Material for this task:
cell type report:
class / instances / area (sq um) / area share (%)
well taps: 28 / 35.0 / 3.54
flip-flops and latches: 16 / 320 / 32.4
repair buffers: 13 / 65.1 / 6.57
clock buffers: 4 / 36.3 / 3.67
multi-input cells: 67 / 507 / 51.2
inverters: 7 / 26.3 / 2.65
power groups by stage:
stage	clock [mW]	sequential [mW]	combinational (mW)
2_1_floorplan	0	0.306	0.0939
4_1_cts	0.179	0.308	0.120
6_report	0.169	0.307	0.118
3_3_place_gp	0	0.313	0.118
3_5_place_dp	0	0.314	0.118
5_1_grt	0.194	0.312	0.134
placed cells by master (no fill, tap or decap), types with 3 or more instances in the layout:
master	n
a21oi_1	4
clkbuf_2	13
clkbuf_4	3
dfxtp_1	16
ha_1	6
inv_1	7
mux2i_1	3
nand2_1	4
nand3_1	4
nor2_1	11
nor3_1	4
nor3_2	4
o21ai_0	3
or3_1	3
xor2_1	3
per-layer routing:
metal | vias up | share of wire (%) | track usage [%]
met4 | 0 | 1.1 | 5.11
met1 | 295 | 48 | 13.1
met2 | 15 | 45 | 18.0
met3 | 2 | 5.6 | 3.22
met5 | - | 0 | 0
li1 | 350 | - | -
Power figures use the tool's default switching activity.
$ cat src/rtl/irq_entry_ctl.sv
// Phase controller: decides acceptance at an instruction boundary, takes a
// snapshot of SP/PC/PS and the vector number, then steps through the five
// entry phases and pulses done afterwards.
// Assumes: register inputs are valid at the boundary strobe.
module irq_entry_ctl
    import irq_entry_pkg::*;
#(
    parameter int DATA_W  = 8,
    parameter int NUM_DEV = 8,
    parameter int IE_BIT  = 7,
    localparam int NUM_W  = $clog2(NUM_DEV)
) (
    input  logic              clk,
    input  logic              rst_n,
    input  logic              insn_done,
    input  logic              swi_req,
    input  logic [NUM_W-1:0]  swi_num,
    input  logic              hw_any,
    input  logic [NUM_W-1:0]  hw_num,
    input  logic [DATA_W-1:0] sp_in,
    input  logic [DATA_W-1:0] pc_in,
    input  logic [DATA_W-1:0] ps_in,
    output phase_e            phase,
    output logic [NUM_W-1:0]  vec_num,
    output logic [DATA_W-1:0] sp_base,
    output logic [DATA_W-1:0] pc_save,
    output logic [DATA_W-1:0] ps_save,
    output logic              done
);
    logic   accept;
    phase_e phase_nx;

    // Acceptance: software entry always, hardware entry only when enabled.
    assign accept = (phase == PH_IDLE) && insn_done &&
                    (swi_req || (ps_in[IE_BIT] && hw_any));

    // Next-phase selection; each phase lasts exactly one cycle.
    always_comb begin
        unique case (phase)
            PH_IDLE:    phase_nx = accept ? PH_DEC : PH_IDLE;
            PH_DEC:     phase_nx = PH_PUSH_PC;
            PH_PUSH_PC: phase_nx = PH_PUSH_PS;
            PH_PUSH_PS: phase_nx = PH_LD_PC;
            PH_LD_PC:   phase_nx = PH_LD_PS;
            PH_LD_PS:   phase_nx = PH_IDLE;
            default:    phase_nx = PH_IDLE;
        endcase
    end

    // Phase register and done pulse.
    always_ff @(posedge clk) begin
        if (!rst_n) begin
            phase <= PH_IDLE;
            done  <= 1'b0;
        end else begin
            phase <= phase_nx;
            done  <= (phase == PH_LD_PS);
        end
    end

    // Snapshot of the context and vector number, taken only on acceptance.
    always_ff @(posedge clk) begin
        if (!rst_n) begin
            vec_num <= '0;
            sp_base <= '0;
            pc_save <= '0;
            ps_save <= '0;
        end else if (accept) begin
            vec_num <= swi_req ? swi_num : hw_num;
            sp_base <= sp_in;
            pc_save <= pc_in;
            ps_save <= ps_in;
        end
    end
endmodule

$ cat src/rtl/irq_entry_bus.sv
// Bus decoder: turns the current phase into memory and register strobes,
// addresses and data. Purely combinational.
// Assumes: memory read data is valid in the same cycle as the address.
module irq_entry_bus
    import irq_entry_pkg::*;
#(
    parameter int                DATA_W   = 8,
    parameter int                NUM_DEV  = 8,
    parameter logic [DATA_W-1:0] VEC_BASE = 8'hF0,
    localparam int               NUM_W    = $clog2(NUM_DEV)
) (
    input  phase_e            phase,
    input  logic [NUM_W-1:0]  vec_num,
    input  logic [DATA_W-1:0] sp_base,
    input  logic [DATA_W-1:0] pc_save,
    input  logic [DATA_W-1:0] ps_save,
    input  logic [DATA_W-1:0] mem_rdata,
    output logic [DATA_W-1:0] mem_addr,
    output logic [DATA_W-1:0] mem_wdata,
    output logic              mem_we,
    output logic              mem_re,
    output logic              sp_we,
    output logic [DATA_W-1:0] sp_out,
    output logic              pc_we,
    output logic [DATA_W-1:0] pc_out,
    output logic              ps_we,
    output logic [DATA_W-1:0] ps_out
);
    logic [DATA_W-1:0] sp_m1, sp_m2, vec_lo, vec_hi;

    // Wrapping stack slots and vector table addresses.
    assign sp_m1  = sp_base - DATA_W'(1);
    assign sp_m2  = sp_base - DATA_W'(2);
    assign vec_lo = VEC_BASE + (DATA_W'(vec_num) << 1);
    assign vec_hi = vec_lo + DATA_W'(1);

    // Per-phase strobe and data selection.
    always_comb begin
        mem_addr  = '0;
        mem_wdata = '0;
        mem_we    = 1'b0;
        mem_re    = 1'b0;
        sp_we     = 1'b0;
        sp_out    = '0;
        pc_we     = 1'b0;
        pc_out    = '0;
        ps_we     = 1'b0;
        ps_out    = '0;
        unique case (phase)
            PH_DEC: begin
                sp_we  = 1'b1;
                sp_out = sp_m1;
            end
            PH_PUSH_PC: begin
                mem_we    = 1'b1;
                mem_addr  = sp_m1;
                mem_wdata = pc_save;
                sp_we     = 1'b1;
                sp_out    = sp_m2;
            end
            PH_PUSH_PS: begin
                mem_we    = 1'b1;
                mem_addr  = sp_m2;
                mem_wdata = ps_save;
            end
            PH_LD_PC: begin
                mem_re   = 1'b1;
                mem_addr = vec_lo;
                pc_we    = 1'b1;
                pc_out   = mem_rdata;
            end
            PH_LD_PS: begin
                mem_re   = 1'b1;
                mem_addr = vec_hi;
                ps_we    = 1'b1;
                ps_out   = mem_rdata;
            end
            default: ;
        endcase
    end
endmodule
==> config.mk <==
export PLATFORM = sky130hd
export DESIGN_NAME = keyed_wdt
export DESIGN_NICKNAME = d
export VERILOG_FILES = /design/src/rtl/wdt_pkg.sv /design/src/rtl/wdt_keyseq.sv /design/src/rtl/wdt_countdown.sv /design/src/rtl/keyed_wdt.sv
export SDC_FILE = /design/constraint.sdc
export NUM_CORES = 1
export LEC_CHECK = 0
export BUFFER_PORTS_ARGS = -buffer_cell sky130_fd_sc_hd__buf_2
export CAP_MARGIN = 15
export CORE_MARGIN = 5
export CORE_UTILIZATION = 55
export DETAILED_ROUTE_END_ITERATION = 8
export PLACE_DENSITY = 0.81
export REMOVE_ABC_BUFFERS = 1
export SKIP_CTS_REPAIR_TIMING = 1
export SYNTH_ARGS = -nofsm -noshare
export SYNTH_HDL_FRONTEND = slang
export SYNTH_SLANG_ARGS = --single-unit
export TNS_END_PERCENT = 30
==> constraint.sdc <==
create_clock -name clk -period 3.8 [get_ports clk]
set_input_delay 0.38 -clock clk [delete_from_list [all_inputs] [get_ports clk]]
set_output_delay 0.38 -clock clk [all_outputs]
set_load 0.05 [all_outputs]
==> src/rtl/wdt_pkg.sv <==
package wdt_pkg;
   localparam int REG_W        = 32;
   localparam int RELOAD_MAX_W = 24;
   localparam int EN_LSB       = 24;
   localparam int SVC_LSB      = 26;
   localparam int RUN_BIT      = 31;
   typedef logic [1:0] key_t;
   localparam key_t KEY_ARM = 2'd1;
   localparam key_t KEY_GO  = 2'd2;
endpackage

==> src/rtl/wdt_keyseq.sv <==
module wdt_keyseq
   import wdt_pkg::*;
(
   input  logic clk,
   input  logic rst_n,
   input  logic wr_en,
   input  key_t field,
   output logic fire
);
   logic armed;

   always_ff @(posedge clk) begin
      if (!rst_n)
         armed <= 1'b0;
      else if (wr_en)
         armed <= (field == KEY_ARM);
   end

   assign fire = wr_en && armed && (field == KEY_GO);


   arm_on_one_chk: assert property (@(posedge clk) disable iff (!rst_n)
      (wr_en && field == KEY_ARM) |=> armed);

   disarm_on_other_chk: assert property (@(posedge clk) disable iff (!rst_n)
      (wr_en && field != KEY_ARM) |=> !armed);
endmodule

==> src/rtl/wdt_countdown.sv <==
module wdt_countdown #(
   parameter int RELOAD_W = 24,
   parameter int PRE_W    = 8
) (
   input  logic                clk,
   input  logic                rst_n,
   input  logic                active,
   input  logic                load,
   input  logic [RELOAD_W-1:0] load_val,
   output logic                expire
);
   logic [RELOAD_W-1:0] cnt;
   logic                halted;
   logic                tick;
   logic                step;

   assign step = active && !halted;

   generate
      if (PRE_W < 0 || PRE_W > 16) begin : g_bad_pre
         $error("wdt_countdown: PRE_W out of range");
      end
      if (PRE_W > 0) begin : g_pre
         logic [PRE_W-1:0] pre;
         always_ff @(posedge clk) begin
            if (!rst_n || load)
               pre <= '0;
            else if (step)
               pre <= pre + 1'b1;
         end
         assign tick = (pre == {PRE_W{1'b1}});
      end else begin : g_nopre
         assign tick = 1'b1;
      end
   endgenerate

   always_ff @(posedge clk) begin
      if (!rst_n) begin
         cnt    <= '0;
         halted <= 1'b0;
         expire <= 1'b0;
      end else if (load) begin
         cnt    <= load_val;
         halted <= 1'b0;
         expire <= 1'b0;
      end else begin
         expire <= 1'b0;
         if (step) begin
            if (cnt == '0 || (cnt == 1 && tick)) begin
               cnt    <= '0;
               halted <= 1'b1;
               expire <= 1'b1;
            end else if (tick) begin
               cnt <= cnt - 1'b1;
            end
         end
      end
   end


   single_pulse_chk: assert property (@(posedge clk) disable iff (!rst_n)
      expire |=> !expire);

   expire_needs_run_chk: assert property (@(posedge clk) disable iff (!rst_n)
      expire |-> $past(active));
endmodule

==> src/rtl/keyed_wdt.sv <==
module keyed_wdt
   import wdt_pkg::*;
#(
   parameter int RELOAD_W = 24,
   parameter int PRE_W    = 8
) (
   input  logic        clk,
   input  logic        rst_n,
   input  logic        wr_en,
   input  logic [31:0] wr_data,
   output logic [31:0] rd_data,
   output logic        wdt_expire
);
   logic                en_fire;
   logic                svc_fire;
   logic                run_q;
   logic                load;
   logic [RELOAD_W-1:0] reload_q;
   logic                unused_wr;

   generate
      if (RELOAD_W < 1 || RELOAD_W > RELOAD_MAX_W) begin : g_bad_w
         $error("keyed_wdt: RELOAD_W out of range");
      end
      if (RELOAD_W < RELOAD_MAX_W) begin : g_pad
         assign unused_wr = ^{wr_data[31:28], wr_data[RELOAD_MAX_W-1:RELOAD_W]};
      end else begin : g_full
         assign unused_wr = ^wr_data[31:28];
      end
   endgenerate

   wdt_keyseq u_en_key (
      .clk   (clk),
      .rst_n (rst_n),
      .wr_en (wr_en),
      .field (wr_data[EN_LSB+1:EN_LSB]),
      .fire  (en_fire)
   );

   wdt_keyseq u_svc_key (
      .clk   (clk),
      .rst_n (rst_n),
      .wr_en (wr_en),
      .field (wr_data[SVC_LSB+1:SVC_LSB]),
      .fire  (svc_fire)
   );

   always_ff @(posedge clk) begin
      if (!rst_n) begin
         run_q    <= 1'b0;
         reload_q <= '0;
      end else begin
         if (en_fire)
            run_q <= !run_q;
         if (wr_en)
            reload_q <= wr_data[RELOAD_W-1:0];
      end
   end

   assign load = (en_fire && !run_q) || (svc_fire && run_q);

   wdt_countdown #(.RELOAD_W(RELOAD_W), .PRE_W(PRE_W)) u_cnt (
      .clk      (clk),
      .rst_n    (rst_n),
      .active   (run_q),
      .load     (load),
      .load_val (wr_data[RELOAD_W-1:0]),
      .expire   (wdt_expire)
   );

   always_comb begin
      rd_data                 = '0;
      rd_data[RELOAD_W-1:0]   = reload_q;
      rd_data[RUN_BIT]        = run_q;
   end


   run_stable_chk: assert property (@(posedge clk) disable iff (!rst_n)
      !$past(wr_en) |-> $stable(rd_data[RUN_BIT]));

   reload_store_chk: assert property (@(posedge clk) disable iff (!rst_n)
      wr_en |=> rd_data[RELOAD_W-1:0] == $past(wr_data[RELOAD_W-1:0]));

   reserved_zero_chk: assert property (@(posedge clk) disable iff (!rst_n)
      rd_data[30:24] == 7'd0);
endmodule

What the exercise asks: Can you write out the lines above, from the first one through the one containing "li1 | 350 |", exactly as they appear and nothing more?

Task response:
cell type report:
class / instances / area (sq um) / area share (%)
well taps: 28 / 35.0 / 3.54
flip-flops and latches: 16 / 320 / 32.4
repair buffers: 13 / 65.1 / 6.57
clock buffers: 4 / 36.3 / 3.67
multi-input cells: 67 / 507 / 51.2
inverters: 7 / 26.3 / 2.65
power groups by stage:
stage	clock [mW]	sequential [mW]	combinational (mW)
2_1_floorplan	0	0.306	0.0939
4_1_cts	0.179	0.308	0.120
6_report	0.169	0.307	0.118
3_3_place_gp	0	0.313	0.118
3_5_place_dp	0	0.314	0.118
5_1_grt	0.194	0.312	0.134
placed cells by master (no fill, tap or decap), types with 3 or more instances in the layout:
master	n
a21oi_1	4
clkbuf_2	13
clkbuf_4	3
dfxtp_1	16
ha_1	6
inv_1	7
mux2i_1	3
nand2_1	4
nand3_1	4
nor2_1	11
nor3_1	4
nor3_2	4
o21ai_0	3
or3_1	3
xor2_1	3
per-layer routing:
metal | vias up | share of wire (%) | track usage [%]
met4 | 0 | 1.1 | 5.11
met1 | 295 | 48 | 13.1
met2 | 15 | 45 | 18.0
met3 | 2 | 5.6 | 3.22
met5 | - | 0 | 0
li1 | 350 | - | -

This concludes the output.